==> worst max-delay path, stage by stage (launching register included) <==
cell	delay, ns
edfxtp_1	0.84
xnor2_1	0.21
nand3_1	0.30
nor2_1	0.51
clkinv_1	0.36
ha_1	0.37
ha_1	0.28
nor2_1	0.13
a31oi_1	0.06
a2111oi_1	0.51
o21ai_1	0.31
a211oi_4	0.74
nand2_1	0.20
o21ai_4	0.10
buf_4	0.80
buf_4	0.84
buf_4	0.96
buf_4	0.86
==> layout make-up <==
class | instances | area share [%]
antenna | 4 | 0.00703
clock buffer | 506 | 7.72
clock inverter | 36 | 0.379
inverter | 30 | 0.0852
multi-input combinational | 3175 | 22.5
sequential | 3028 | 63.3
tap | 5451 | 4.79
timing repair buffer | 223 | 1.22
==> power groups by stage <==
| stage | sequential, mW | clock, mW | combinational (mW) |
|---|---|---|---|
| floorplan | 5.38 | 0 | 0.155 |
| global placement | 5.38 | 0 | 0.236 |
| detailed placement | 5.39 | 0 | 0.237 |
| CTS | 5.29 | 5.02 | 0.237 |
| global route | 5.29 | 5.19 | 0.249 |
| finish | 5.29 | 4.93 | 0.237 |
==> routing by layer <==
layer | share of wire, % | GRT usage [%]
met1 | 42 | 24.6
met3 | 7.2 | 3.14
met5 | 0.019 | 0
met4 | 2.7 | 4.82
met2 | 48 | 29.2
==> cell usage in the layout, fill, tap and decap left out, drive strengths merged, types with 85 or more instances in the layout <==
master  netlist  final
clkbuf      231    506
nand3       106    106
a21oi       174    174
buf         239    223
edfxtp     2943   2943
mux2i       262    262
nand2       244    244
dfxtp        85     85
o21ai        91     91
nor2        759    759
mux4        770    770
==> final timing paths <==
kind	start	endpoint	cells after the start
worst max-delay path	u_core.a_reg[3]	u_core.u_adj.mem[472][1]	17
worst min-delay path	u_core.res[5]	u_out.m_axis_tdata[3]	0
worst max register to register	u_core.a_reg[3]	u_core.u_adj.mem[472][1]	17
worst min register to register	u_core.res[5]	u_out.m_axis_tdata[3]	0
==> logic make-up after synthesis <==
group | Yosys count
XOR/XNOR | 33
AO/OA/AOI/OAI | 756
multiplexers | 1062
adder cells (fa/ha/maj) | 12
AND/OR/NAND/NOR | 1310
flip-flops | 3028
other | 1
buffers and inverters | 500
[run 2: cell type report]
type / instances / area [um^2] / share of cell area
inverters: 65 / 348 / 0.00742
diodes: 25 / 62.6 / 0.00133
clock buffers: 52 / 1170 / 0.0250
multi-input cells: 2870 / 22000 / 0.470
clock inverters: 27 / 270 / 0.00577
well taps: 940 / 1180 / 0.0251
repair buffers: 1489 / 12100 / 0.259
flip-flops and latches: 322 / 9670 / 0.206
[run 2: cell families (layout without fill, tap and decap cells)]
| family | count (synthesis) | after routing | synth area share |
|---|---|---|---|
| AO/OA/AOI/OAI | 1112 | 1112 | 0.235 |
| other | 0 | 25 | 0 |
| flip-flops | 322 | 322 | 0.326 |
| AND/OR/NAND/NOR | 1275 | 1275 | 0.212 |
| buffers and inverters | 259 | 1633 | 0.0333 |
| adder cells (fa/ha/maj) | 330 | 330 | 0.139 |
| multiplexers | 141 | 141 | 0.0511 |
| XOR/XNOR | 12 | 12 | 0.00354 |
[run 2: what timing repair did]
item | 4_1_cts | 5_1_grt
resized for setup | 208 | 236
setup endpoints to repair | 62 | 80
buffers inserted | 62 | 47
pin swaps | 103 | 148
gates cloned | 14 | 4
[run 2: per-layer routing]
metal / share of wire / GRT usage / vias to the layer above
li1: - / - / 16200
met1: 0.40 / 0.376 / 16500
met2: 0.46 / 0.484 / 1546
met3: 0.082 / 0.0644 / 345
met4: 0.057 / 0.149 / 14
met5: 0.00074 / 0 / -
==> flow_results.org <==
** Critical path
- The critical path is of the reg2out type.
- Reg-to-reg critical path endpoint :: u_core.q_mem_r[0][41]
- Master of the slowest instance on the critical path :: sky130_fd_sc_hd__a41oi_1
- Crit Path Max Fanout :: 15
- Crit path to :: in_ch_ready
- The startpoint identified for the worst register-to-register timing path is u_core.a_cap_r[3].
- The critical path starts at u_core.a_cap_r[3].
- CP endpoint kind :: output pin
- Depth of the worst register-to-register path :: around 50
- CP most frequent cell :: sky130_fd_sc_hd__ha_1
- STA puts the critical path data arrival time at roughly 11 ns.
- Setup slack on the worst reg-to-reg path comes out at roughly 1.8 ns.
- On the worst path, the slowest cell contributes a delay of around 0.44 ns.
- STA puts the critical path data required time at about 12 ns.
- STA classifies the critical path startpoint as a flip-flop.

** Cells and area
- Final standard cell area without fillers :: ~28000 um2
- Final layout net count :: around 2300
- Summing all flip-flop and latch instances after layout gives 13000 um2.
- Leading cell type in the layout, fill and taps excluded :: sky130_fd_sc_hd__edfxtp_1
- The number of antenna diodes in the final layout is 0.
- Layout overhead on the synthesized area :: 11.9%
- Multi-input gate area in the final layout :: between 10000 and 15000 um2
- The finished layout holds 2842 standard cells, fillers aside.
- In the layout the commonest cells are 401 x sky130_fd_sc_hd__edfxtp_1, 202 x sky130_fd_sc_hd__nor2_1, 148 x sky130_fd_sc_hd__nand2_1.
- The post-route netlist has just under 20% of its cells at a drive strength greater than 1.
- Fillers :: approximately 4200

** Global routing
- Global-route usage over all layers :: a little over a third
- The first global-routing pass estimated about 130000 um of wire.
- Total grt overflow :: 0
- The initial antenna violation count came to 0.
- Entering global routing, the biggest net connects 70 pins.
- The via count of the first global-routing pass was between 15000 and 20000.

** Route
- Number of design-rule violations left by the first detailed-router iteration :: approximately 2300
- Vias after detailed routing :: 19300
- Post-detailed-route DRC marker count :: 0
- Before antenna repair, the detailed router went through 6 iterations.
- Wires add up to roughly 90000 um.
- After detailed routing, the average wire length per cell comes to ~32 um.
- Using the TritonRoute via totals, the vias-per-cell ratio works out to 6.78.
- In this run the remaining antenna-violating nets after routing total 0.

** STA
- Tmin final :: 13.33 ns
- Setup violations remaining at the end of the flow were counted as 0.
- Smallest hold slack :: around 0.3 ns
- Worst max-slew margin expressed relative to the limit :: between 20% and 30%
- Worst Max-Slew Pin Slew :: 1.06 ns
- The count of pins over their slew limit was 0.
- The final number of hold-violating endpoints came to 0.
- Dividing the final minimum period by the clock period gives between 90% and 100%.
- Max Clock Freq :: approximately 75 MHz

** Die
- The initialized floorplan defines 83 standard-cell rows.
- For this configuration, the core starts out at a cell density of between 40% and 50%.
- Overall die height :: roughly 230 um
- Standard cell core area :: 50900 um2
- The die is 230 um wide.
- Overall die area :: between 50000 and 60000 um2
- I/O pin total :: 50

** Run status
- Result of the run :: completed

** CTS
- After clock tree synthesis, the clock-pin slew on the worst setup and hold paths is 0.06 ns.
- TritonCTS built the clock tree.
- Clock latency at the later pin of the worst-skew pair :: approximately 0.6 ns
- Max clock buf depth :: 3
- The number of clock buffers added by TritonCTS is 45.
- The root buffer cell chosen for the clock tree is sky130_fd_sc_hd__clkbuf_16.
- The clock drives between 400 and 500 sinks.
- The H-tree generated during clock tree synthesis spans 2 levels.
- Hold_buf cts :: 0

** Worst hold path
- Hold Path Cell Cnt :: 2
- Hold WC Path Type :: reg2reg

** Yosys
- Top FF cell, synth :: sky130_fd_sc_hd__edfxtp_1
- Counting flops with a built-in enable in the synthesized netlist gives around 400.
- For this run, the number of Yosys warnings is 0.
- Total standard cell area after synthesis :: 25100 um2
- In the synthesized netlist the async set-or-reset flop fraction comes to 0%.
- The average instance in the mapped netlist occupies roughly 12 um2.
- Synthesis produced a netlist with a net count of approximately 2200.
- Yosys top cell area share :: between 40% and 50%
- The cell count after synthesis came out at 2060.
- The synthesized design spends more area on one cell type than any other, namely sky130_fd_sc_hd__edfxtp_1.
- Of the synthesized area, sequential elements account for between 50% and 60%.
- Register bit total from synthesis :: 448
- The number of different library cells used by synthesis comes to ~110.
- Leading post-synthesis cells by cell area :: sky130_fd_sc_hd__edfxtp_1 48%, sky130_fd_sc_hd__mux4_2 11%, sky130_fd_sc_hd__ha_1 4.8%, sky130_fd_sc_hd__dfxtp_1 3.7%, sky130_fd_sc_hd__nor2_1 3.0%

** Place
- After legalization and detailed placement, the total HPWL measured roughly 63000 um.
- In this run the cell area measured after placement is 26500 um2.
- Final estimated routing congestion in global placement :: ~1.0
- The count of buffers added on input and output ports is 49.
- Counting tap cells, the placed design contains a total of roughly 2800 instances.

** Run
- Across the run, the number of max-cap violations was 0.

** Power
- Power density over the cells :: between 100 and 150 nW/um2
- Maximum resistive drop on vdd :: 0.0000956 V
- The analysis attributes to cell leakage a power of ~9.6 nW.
**src/sv/ntim_pkg.sv**
```systemverilog
// package for the note target interval matcher
// holds widths, command/action/policy/register codes and the log2 of 440 constant; no dependencies
package ntim_pkg;

    localparam int TimeW   = 52;
    localparam int PitchW  = 16;
    localparam int DefMaxTargets = 64;

    localparam logic [1:0] CmdClear = 2'd0;
    localparam logic [1:0] CmdLoad  = 2'd1;
    localparam logic [1:0] CmdNote  = 2'd2;

    localparam logic [1:0] ActLeave  = 2'd0;
    localparam logic [1:0] ActShift  = 2'd1;
    localparam logic [1:0] ActMute   = 2'd2;

    localparam logic [1:0] PolLeave   = 2'd0;
    localparam logic [1:0] PolMute    = 2'd1;
    localparam logic [1:0] PolNearest = 2'd2;

    localparam logic [1:0] RegRate   = 2'd0;
    localparam logic [1:0] RegRatio  = 2'd1;
    localparam logic [1:0] RegMaxCor = 2'd2;
    localparam logic [1:0] RegPolicy = 2'd3;

    localparam logic signed [40:0] Log2Of440 = 41'sd575495;

endpackage

```
**src/sv/ntim_log2.sv**
```systemverilog
// iterative log2 of a 32 bit value into Q5.16, one squaring per cycle
// depends on ntim_pkg
module ntim_log2 (
    input  logic        i_clk,
    input  logic        i_rst_n,
    input  logic        i_start,
    input  logic [31:0] i_value,
    output logic        o_done,
    output logic [20:0] o_log
);
    import ntim_pkg::*;

    logic [32:0] r_m, n_m;
    logic [4:0]  r_msb, n_msb;
    logic [15:0] r_frac, n_frac;
    logic [4:0]  r_cnt, n_cnt;
    logic        r_busy, n_busy;
    logic        r_done, n_done;
    logic [65:0] w_sq;
    logic [34:0] w_sh;

    assign w_sq = r_m * r_m;
    assign w_sh = w_sq[65:31];

    always_comb begin
        n_m = r_m;
        n_msb = r_msb;
        n_frac = r_frac;
        n_cnt = r_cnt;
        n_busy = r_busy;
        n_done = 1'b0;
        if (i_start) begin
            n_msb = 5'd0;
            for (int k = 0; k < 32; k++) begin
                if (i_value[k]) n_msb = 5'(k);
            end
            n_m = {1'b0, i_value << (5'd31 - n_msb)};
            n_frac = '0;
            n_cnt = '0;
            n_busy = 1'b1;
        end else if (r_busy) begin
            if (w_sh[32]) begin
                n_m = w_sh[33:1];
                n_frac = {r_frac[14:0], 1'b1};
            end else begin
                n_m = w_sh[32:0];
                n_frac = {r_frac[14:0], 1'b0};
            end
            n_cnt = r_cnt + 5'd1;
            if (r_cnt == 5'd15) begin
                n_busy = 1'b0;
                n_done = 1'b1;
            end
        end
    end

    always_ff @(posedge i_clk) begin
        if (!i_rst_n) begin
            r_busy <= 1'b0;
            r_done <= 1'b0;
        end else begin
            r_busy <= n_busy;
            r_done <= n_done;
        end
        r_m <= n_m;
        r_msb <= n_msb;
        r_frac <= n_frac;
        r_cnt <= n_cnt;
    end

    assign o_done = r_done;
    assign o_log = {r_msb, r_frac};
endmodule

```
**config.mk**
```make
export PLATFORM = sky130hd
export DESIGN_NAME = ntim_log2
export DESIGN_NICKNAME = d
export VERILOG_FILES = /design/src/sv/ntim_pkg.sv /design/src/sv/ntim_log2.sv
export SDC_FILE = /design/constraint.sdc
export NUM_CORES = 2
export LEC_CHECK = 0
export BUFFER_PORTS_ARGS = -buffer_cell sky130_fd_sc_hd__buf_2
export CAP_MARGIN = 15
export CORE_UTILIZATION = 40
export DETAILED_ROUTE_END_ITERATION = 7
export PLACE_DENSITY_LB_ADDON = 0.1
export SLEW_MARGIN = 25
export SYNTH_ARGS = -nofsm -noshare
export SYNTH_HDL_FRONTEND = slang
export SYNTH_SLANG_ARGS = --single-unit
```
**constraint.sdc**
```tcl
create_clock -name i_clk -period 17.15 [get_ports i_clk]
set_input_delay 4.2875 -clock i_clk [delete_from_list [all_inputs] [get_ports i_clk]]
set_output_delay 4.2875 -clock i_clk [all_outputs]
set_load 0.01 [all_outputs]
```
==> summary.md <==
• 107 — floorplan row count
• 0 — count of final setup violators
• 0.0671 — area fraction in compound gates after synthesis
• 7440 ps — Worst R2R Setup Slack
• 0.0348 mm^2 — total standard cell area after synthesis
• 4976 — fin nets
• 61 — total of flip-flops plus latches after synthesis
• 0 — DRC Markers
• 5006 — syn nets
• 9.05 um^2 — Mapped Avg Cell Area
• 0.301 — Relative slew margins
• sky130_fd_sc_hd__inv_1 — most frequent cell after synthesis
• 3842 — Syn Inst Count
• sky130_fd_sc_hd__edfxtp_1 — Main synth FF type
• 0 — Max Transition Viols Final
• 24700 — detailed-route via count
• 1050 ps — Worst Max-Slew Pin Slew
• 0 — number of gates resized after cts
• 57 — number of top-level design ports
• r_cnt[4] — Hold Path Sink
• reg2reg — class of the most critical hold timing path
• 680 ps — crit-path max cell delay
• 1284 — number of DRC violations after detailed-routing iteration 0
• 20.2 um — detailed-route wire length per cell
• 0.406 — starting utilization of the core area
• 3 — H-tree lvl count
• 0 — aggregate global routing overflow
• 27 — critical path fanouts, max
• 103 MHz — highest achievable clock rate
• adder cells — largest family of logic cells by synthesized area
• 1160 x sky130_fd_sc_hd__inv_1, 859 x sky130_fd_sc_hd__fa_1, 360 x sky130_fd_sc_hd__nand2_1, 270 x sky130_fd_sc_hd__ha_1, 204 x sky130_fd_sc_hd__and2_1 — leading cell types by count after synthesis
• 0.885 — Final GP Congestion
• 0.495 — Synth top area share
• built — clock tree from TritonCTS
• 0 — number of violations of the max-capacitance limit
• 2 — number of buffers between clock root and the deepest sink
• 297 um — Vert. Die Dim
• 9 — Num CTS Buffers
• 0 — share of flip-flops with an asynchronous set or reset after synthesis
• 4945 — Cell Count Post-Placement
• 0.566 — share of the clock period used by the worst path
• 2 — instance count along the most critical hold path
• 0.0881 mm^2 — total die area
• 5 — First-pass DRT Iterations
• r_m[18] — capture point of the worst reg-to-reg path
• 0 — YS warnings
• 61 — number of sinks handled by clock tree synthesis
• 340 ps — clock network latency to the later pin of the worst-skew pair
• 60 ps — clock-pin slew on the worst setup and hold paths
• sky130_fd_sc_hd__fa_1 — most frequent cell on the critical path
• 0 — count of antenna-violating nets left after detailed routing
• 56 — count of input and output buffers
• 0.0143 — area share of xor/xnor cells in the synthesized design
• 38 — maximum number of pins on one net before global-route repair
• register — kind of end point of the critical path
• 79700 um — HPWL Detailed
• sky130_fd_sc_hd__nor4_1 — Critical-path top delay cell
• 0.236 — total routing usage reported by global routing
• no — setup repair after global routing missed its margin
• 0 — hold-fix buffer count after cts
• 97 — number of library cell types mapped by synthesis
• 3 — number of antenna violations at the first check in global routing
• 17230 ps — Required @ worst endpoint
• 0.0458 — share of the yosys chip area belonging to registers
• 4.98 — average vias per placed instance
• 0.592 — post-synthesis share of cell area spent on full adders, half adders and majority gates
• 490 ps — final worst hold slack
• sky130_fd_sc_hd__fa_1 — largest area contributor in the netlist
• 9790 ps — arrival time worst endpoint
• 9710 ps — minimum clock period after layout
• 0.0419 — share of cells above drive strength 1
• 26 — cell count of the worst reg-to-reg path
• 12.9 ps — final setup skew
• 4961 — Non-Filler Instances
• 297 um — Die W
• 0 ps — final setup TNS
• 5.15% — Syn-to-layout area delta
• complete, no violations — status
• 0 — post-CTS setup buffer count
• 27600 — vias in the first global route
• register — Startpoint Class
• 0.125 — basic-gate share of the synthesized area counting and, or, nand and nor cells
• 0.0130 — mux cell area share after synthesis
• 0.0857 mm^2 — area inside the core boundary
• r_m[17] — source of the worst register-to-register timing path
• 100000 um — wire length reported by the detailed router
• r_cnt[4] — Worst Min Path Start
• 160000 um — global-route wire length before repair
• 0 — number of antenna cells inserted
• sky130_fd_sc_hd__clkbuf_16 — clock tree root buffer cell
• sky130_fd_sc_hd__fa_1 49%, sky130_fd_sc_hd__inv_1 13%, sky130_fd_sc_hd__ha_1 9.7%, sky130_fd_sc_hd__nand2_1 3.9%, sky130_fd_sc_hd__and2_1 3.7% — top area cells in the synthesized netlist
• 0 — final hold viol count
• reg2reg — worst setup path category
• 37 — count of flip-flops with a built-in enable after synthesis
◆ ◆ ◆ ◆ ◆
• _What to do_: Whenever a line of the data includes "taps", copy that line.

• _Task solution_:
well taps: 940 / 1180 / 0.0251
- Leading cell type in the layout, fill and taps excluded :: sky130_fd_sc_hd__edfxtp_1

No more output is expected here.